Keep only the lines of the listing that include the word "window", and copy them.

SUPPLIED MATERIAL section start

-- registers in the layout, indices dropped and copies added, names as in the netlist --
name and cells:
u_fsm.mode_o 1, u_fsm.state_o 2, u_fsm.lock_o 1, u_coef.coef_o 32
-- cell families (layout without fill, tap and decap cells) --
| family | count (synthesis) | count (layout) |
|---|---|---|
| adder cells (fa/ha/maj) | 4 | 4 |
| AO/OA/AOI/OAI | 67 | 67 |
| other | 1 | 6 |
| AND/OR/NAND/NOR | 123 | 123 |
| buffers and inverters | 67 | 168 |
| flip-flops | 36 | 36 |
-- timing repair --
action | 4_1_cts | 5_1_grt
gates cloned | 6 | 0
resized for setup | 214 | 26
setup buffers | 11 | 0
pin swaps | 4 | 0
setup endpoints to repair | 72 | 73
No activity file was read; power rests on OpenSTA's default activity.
<file path="src/rtl/sram_wr_pkg.sv">
`timescale 1ns/1ps
package sram_wr_pkg;

  typedef enum logic [2:0] {
    ST_IDLE  = 3'd0,
    ST_ADDR  = 3'd1,
    ST_WLOW  = 3'd2,
    ST_DATA  = 3'd3,
    ST_END   = 3'd4,
    ST_RECOV = 3'd5
  } wr_phase_e;

  // minimum cycle time from one chip-select fall to the next
  function automatic int ns_cycle(input int grade);
    case (grade)
      0:       return 55;
      1:       return 70;
      default: return 85;
    endcase
  endfunction

  // minimum write-enable pulse
  function automatic int ns_pulse(input int grade);
    case (grade)
      0:       return 35;
      1:       return 50;
      default: return 55;
    endcase
  endfunction

  // chip select (and address) to end of write
  function automatic int ns_cs_end(input int grade);
    case (grade)
      0:       return 40;
      1:       return 60;
      default: return 75;
    endcase
  endfunction

  // data setup before end of write
  function automatic int ns_setup(input int grade);
    case (grade)
      0:       return 25;
      1:       return 30;
      default: return 35;
    endcase
  endfunction

  // RAM output turn-off after write enable falls (maximum)
  function automatic int ns_turnoff(input int grade);
    case (grade)
      0:       return 20;
      1:       return 25;
      default: return 30;
    endcase
  endfunction

  function automatic int ns_to_cyc(input int ns, input int clk_ns);
    return (ns + clk_ns - 1) / clk_ns;
  endfunction

  function automatic int imax(input int a, input int b);
    return (a > b) ? a : b;
  endfunction

endpackage

</file>
<file path="src/rtl/sram_wr_timer.sv">
`timescale 1ns/1ps
module sram_wr_timer #(
  parameter int CNT_W = 3
) (
  input  logic             clk,
  input  logic             rst_n,
  input  logic             load,
  input  logic [CNT_W-1:0] load_val,
  output logic             zero
);

  logic [CNT_W-1:0] cnt_q;

  always_ff @(posedge clk or negedge rst_n) begin
    if (!rst_n) begin
      cnt_q <= '0;
    end else if (load) begin
      cnt_q <= load_val;
    end else if (cnt_q != '0) begin
      cnt_q <= cnt_q - 1'b1;
    end
  end

  assign zero = (cnt_q == '0);

  // a running count steps down by one each cycle until it reaches zero
  p_timer_step_r5: assert property (@(posedge clk) disable iff (!rst_n)
    (!load && cnt_q != '0) |=> (cnt_q == $past(cnt_q) - 1'b1));

endmodule

</file>
<file path="src/rtl/sram_wr_ctrl.sv">
`timescale 1ns/1ps
module sram_wr_ctrl
  import sram_wr_pkg::*;
#(
  parameter int PRE_LEN = 2,
  parameter int DAT_LEN = 3,
  parameter int REC_LEN = 1,
  parameter int CNT_W   = 2
) (
  input  logic      clk,
  input  logic      rst_n,
  input  logic      req_valid,
  output logic      req_ready,
  output logic      accept,
  output wr_phase_e nxt_phase,
  output logic      done
);

  localparam logic [CNT_W-1:0] PRE_LD = CNT_W'(PRE_LEN - 1);
  localparam logic [CNT_W-1:0] DAT_LD = CNT_W'(DAT_LEN - 1);
  localparam logic [CNT_W-1:0] REC_LD = CNT_W'(REC_LEN - 1);

  wr_phase_e        phase_q;
  wr_phase_e        phase_d;
  logic             tmr_load;
  logic [CNT_W-1:0] tmr_val;
  logic             tmr_zero;
  logic             done_q;

  sram_wr_timer #(.CNT_W(CNT_W)) u_timer (
    .clk      (clk),
    .rst_n    (rst_n),
    .load     (tmr_load),
    .load_val (tmr_val),
    .zero     (tmr_zero)
  );

  always_comb begin
    phase_d  = phase_q;
    tmr_load = 1'b0;
    tmr_val  = '0;
    case (phase_q)
      ST_IDLE: begin
        if (req_valid) phase_d = ST_ADDR;
      end
      ST_ADDR: begin
        phase_d  = ST_WLOW;
        tmr_load = 1'b1;
        tmr_val  = PRE_LD;
      end
      ST_WLOW: begin
        if (tmr_zero) begin
          phase_d  = ST_DATA;
          tmr_load = 1'b1;
          tmr_val  = DAT_LD;
        end
      end
      ST_DATA: begin
        if (tmr_zero) phase_d = ST_END;
      end
      ST_END: begin
        phase_d  = ST_RECOV;
        tmr_load = 1'b1;
        tmr_val  = REC_LD;
      end
      ST_RECOV: begin
        if (tmr_zero) phase_d = ST_IDLE;
      end
      default: phase_d = ST_IDLE;
    endcase
  end

  always_ff @(posedge clk or negedge rst_n) begin
    if (!rst_n) begin
      phase_q <= ST_IDLE;
      done_q  <= 1'b0;
    end else begin
      phase_q <= phase_d;
      done_q  <= (phase_q == ST_RECOV) && tmr_zero;
    end
  end

  assign req_ready = (phase_q == ST_IDLE);
  assign accept    = req_valid && req_ready;
  assign nxt_phase = phase_d;
  assign done      = done_q;

  // done lasts exactly one cycle
  p_done_once_r9: assert property (@(posedge clk) disable iff (!rst_n)
    done |=> !done);

  // the done cycle is an idle cycle that can take a request
  p_done_ready_r9: assert property (@(posedge clk) disable iff (!rst_n)
    done |-> req_ready);

  // once a cycle has started, the sequencer is not ready next cycle
  p_busy_after_accept_r2: assert property (@(posedge clk) disable iff (!rst_n)
    accept |=> !req_ready);

  // the data phase is only left through the end phase
  p_data_exit_r6: assert property (@(posedge clk) disable iff (!rst_n)
    (phase_q == ST_DATA) |=> (phase_q == ST_DATA || phase_q == ST_END));

endmodule

</file>
<file path="src/rtl/sram_wr_pins.sv">
`timescale 1ns/1ps
module sram_wr_pins
  import sram_wr_pkg::*;
#(
  parameter int ADDR_W      = 15,
  parameter int DATA_W      = 8,
  parameter bit OE_HELD_LOW = 1'b1
) (
  input  logic              clk,
  input  logic              rst_n,
  input  logic              accept,
  input  logic [ADDR_W-1:0] req_addr,
  input  logic [DATA_W-1:0] req_data,
  input  wr_phase_e         nxt_phase,
  output logic              cs_n,
  output logic              we_n,
  output logic              oe_n,
  output logic [ADDR_W-1:0] addr,
  output logic [DATA_W-1:0] dout,
  output logic              dout_en
);

  logic              cs_q;
  logic              we_q;
  logic              de_q;
  logic              oe_q;
  logic [ADDR_W-1:0] addr_q;
  logic [DATA_W-1:0] data_q;
  logic              sel_on;
  logic              wr_on;
  logic              drv_on;

  assign sel_on = (nxt_phase == ST_ADDR) || (nxt_phase == ST_WLOW) ||
                  (nxt_phase == ST_DATA) || (nxt_phase == ST_END);
  assign wr_on  = (nxt_phase == ST_WLOW) || (nxt_phase == ST_DATA);
  assign drv_on = (nxt_phase == ST_DATA) || (nxt_phase == ST_END);

  always_ff @(posedge clk or negedge rst_n) begin
    if (!rst_n) begin
      cs_q   <= 1'b1;
      we_q   <= 1'b1;
      de_q   <= 1'b0;
      addr_q <= '0;
      data_q <= '0;
    end else begin
      cs_q <= !sel_on;
      we_q <= !wr_on;
      de_q <= drv_on;
      if (accept) begin
        addr_q <= req_addr;
        data_q <= req_data;
      end
    end
  end

  generate
    if (OE_HELD_LOW) begin : g_oe_low
      assign oe_q = 1'b0;
    end else begin : g_oe_raise
      always_ff @(posedge clk or negedge rst_n) begin
        if (!rst_n) oe_q <= 1'b0;
        else        oe_q <= sel_on;
      end

      // output enable is already high when write enable falls
      p_oe_before_we_r7: assert property (@(posedge clk) disable iff (!rst_n)
        $fell(we_q) |-> $past(oe_q));

      // output enable stays high across the whole write window
      p_oe_over_we_r7: assert property (@(posedge clk) disable iff (!rst_n)
        !we_q |-> oe_q);
    end
  endgenerate

  assign cs_n    = cs_q;
  assign we_n    = we_q;
  assign oe_n    = oe_q;
  assign addr    = addr_q;
  assign dout    = data_q;
  assign dout_en = de_q;

  // the write window sits inside chip select
  p_we_inside_cs_r4: assert property (@(posedge clk) disable iff (!rst_n)
    !we_q |-> !cs_q);

  // chip select rises one cycle after write enable rises
  p_cs_after_we_r4: assert property (@(posedge clk) disable iff (!rst_n)
    $rose(we_q) |=> $rose(cs_q));

  // chip select was already low before write enable falls
  p_cs_leads_we_r3: assert property (@(posedge clk) disable iff (!rst_n)
    $fell(we_q) |-> $past(!cs_q));

  // address holds while chip select stays low
  p_addr_hold_r3: assert property (@(posedge clk) disable iff (!rst_n)
    (!cs_q && $past(!cs_q)) |-> $stable(addr_q));

  // data is driven at the moment write enable rises
  p_data_at_end_r6: assert property (@(posedge clk) disable iff (!rst_n)
    $rose(we_q) |-> de_q);

  // data is off whenever chip select is high
  p_drive_off_r6: assert property (@(posedge clk) disable iff (!rst_n)
    cs_q |-> !de_q);

endmodule

</file>
<file path="src/rtl/sram_wr_seq.sv">
`timescale 1ns/1ps
module sram_wr_seq
  import sram_wr_pkg::*;
#(
  parameter int ADDR_W      = 15,
  parameter int DATA_W      = 8,
  parameter int CLK_NS      = 10,
  parameter int GRADE       = 0,
  parameter bit OE_HELD_LOW = 1'b1
) (
  input  logic              clk,
  input  logic              rst_n,
  input  logic              wr_valid,
  output logic              wr_ready,
  input  logic [ADDR_W-1:0] wr_addr,
  input  logic [DATA_W-1:0] wr_data,
  output logic              busy,
  output logic              done,
  output logic              mem_cs_n,
  output logic              mem_we_n,
  output logic              mem_oe_n,
  output logic [ADDR_W-1:0] mem_addr,
  output logic [DATA_W-1:0] mem_dout,
  output logic              mem_dout_en
);

  localparam int WC_C   = ns_to_cyc(ns_cycle(GRADE), CLK_NS);
  localparam int WP_C   = ns_to_cyc(ns_pulse(GRADE), CLK_NS);
  localparam int CW_C   = ns_to_cyc(ns_cs_end(GRADE), CLK_NS);
  localparam int DW_C   = ns_to_cyc(ns_setup(GRADE), CLK_NS);
  localparam int HZ_C   = ns_to_cyc(ns_turnoff(GRADE), CLK_NS);
  localparam int LOW_B  = imax(imax(WP_C, CW_C - 1), DW_C + 1);
  localparam int LOW_C  = OE_HELD_LOW ? imax(LOW_B, DW_C + HZ_C) : LOW_B;
  localparam int PRE_C  = LOW_C - DW_C;
  localparam int REC_C  = imax(1, WC_C - (LOW_C + 2));
  localparam int LEN_MX = imax(imax(PRE_C, DW_C), REC_C);
  localparam int CNT_W  = imax(1, $clog2(LEN_MX));

  logic      accept;
  wr_phase_e nxt_phase;

  sram_wr_ctrl #(
    .PRE_LEN (PRE_C),
    .DAT_LEN (DW_C),
    .REC_LEN (REC_C),
    .CNT_W   (CNT_W)
  ) u_ctrl (
    .clk       (clk),
    .rst_n     (rst_n),
    .req_valid (wr_valid),
    .req_ready (wr_ready),
    .accept    (accept),
    .nxt_phase (nxt_phase),
    .done      (done)
  );

  sram_wr_pins #(
    .ADDR_W      (ADDR_W),
    .DATA_W      (DATA_W),
    .OE_HELD_LOW (OE_HELD_LOW)
  ) u_pins (
    .clk       (clk),
    .rst_n     (rst_n),
    .accept    (accept),
    .req_addr  (wr_addr),
    .req_data  (wr_data),
    .nxt_phase (nxt_phase),
    .cs_n      (mem_cs_n),
    .we_n      (mem_we_n),
    .oe_n      (mem_oe_n),
    .addr      (mem_addr),
    .dout      (mem_dout),
    .dout_en   (mem_dout_en)
  );

  assign busy = !wr_ready;

  // window counters for the timing checks
  logic [15:0] low_run_q;
  logic [15:0] cyc_run_q;

  always_ff @(posedge clk or negedge rst_n) begin
    if (!rst_n) begin
      low_run_q <= '0;
      cyc_run_q <= '0;
    end else begin
      if (!mem_we_n) low_run_q <= low_run_q + 1'b1;
      else           low_run_q <= '0;
      if (accept)    cyc_run_q <= 16'd1;
      else if (busy) cyc_run_q <= cyc_run_q + 1'b1;
    end
  end

  // write enable low for exactly the derived number of cycles
  p_we_width_r5: assert property (@(posedge clk) disable iff (!rst_n)
    $rose(mem_we_n) |-> (low_run_q == 16'(LOW_C)));

  // chip-select fall to the earliest next fall covers the cycle minimum
  p_cycle_time_r8: assert property (@(posedge clk) disable iff (!rst_n)
    done |-> (cyc_run_q >= 16'(WC_C)));

endmodule

</file>
**config.mk**
```make
export PLATFORM = sky130hd
export DESIGN_NAME = spi_paged_regtarget
export DESIGN_NICKNAME = d
export VERILOG_FILES = /design/src/rtl/sprt_pkg.sv /design/src/rtl/sprt_spi_shifter.sv /design/src/rtl/sprt_reg_store.sv /design/src/rtl/spi_paged_regtarget.sv
export SDC_FILE = /design/constraint.sdc
export NUM_CORES = 2
export LEC_CHECK = 0
export ABC_AREA = 1
export BUFFER_PORTS_ARGS = -buffer_cell sky130_fd_sc_hd__buf_2
export CELL_PAD_IN_SITES_DETAIL_PLACEMENT = 1
export CELL_PAD_IN_SITES_GLOBAL_PLACEMENT = 1
export CORE_ASPECT_RATIO = 0.75
export CORE_MARGIN = 2
export CORE_UTILIZATION = 52
export CTS_CLUSTER_DIAMETER = 200
export DETAILED_ROUTE_END_ITERATION = 10
export PLACE_DENSITY_LB_ADDON = 0.1
export SYNTH_ARGS = -nofsm -noshare
export SYNTH_HDL_FRONTEND = slang
export SYNTH_SLANG_ARGS = --single-unit
export TNS_END_PERCENT = 5
```
**constraint.sdc**
```tcl
create_clock -name clk -period 142 [get_ports clk]
set_clock_uncertainty 0.1 [all_clocks]
set_input_delay 28.4 -clock clk [delete_from_list [all_inputs] [get_ports clk]]
set_output_delay 28.4 -clock clk [all_outputs]
set_load 0.01 [all_outputs]
```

SUPPLIED MATERIAL section end

> _SOLUTION TO THIS EXERCISE_
      // output enable stays high across the whole write window
  // the write window sits inside chip select
  // window counters for the timing checks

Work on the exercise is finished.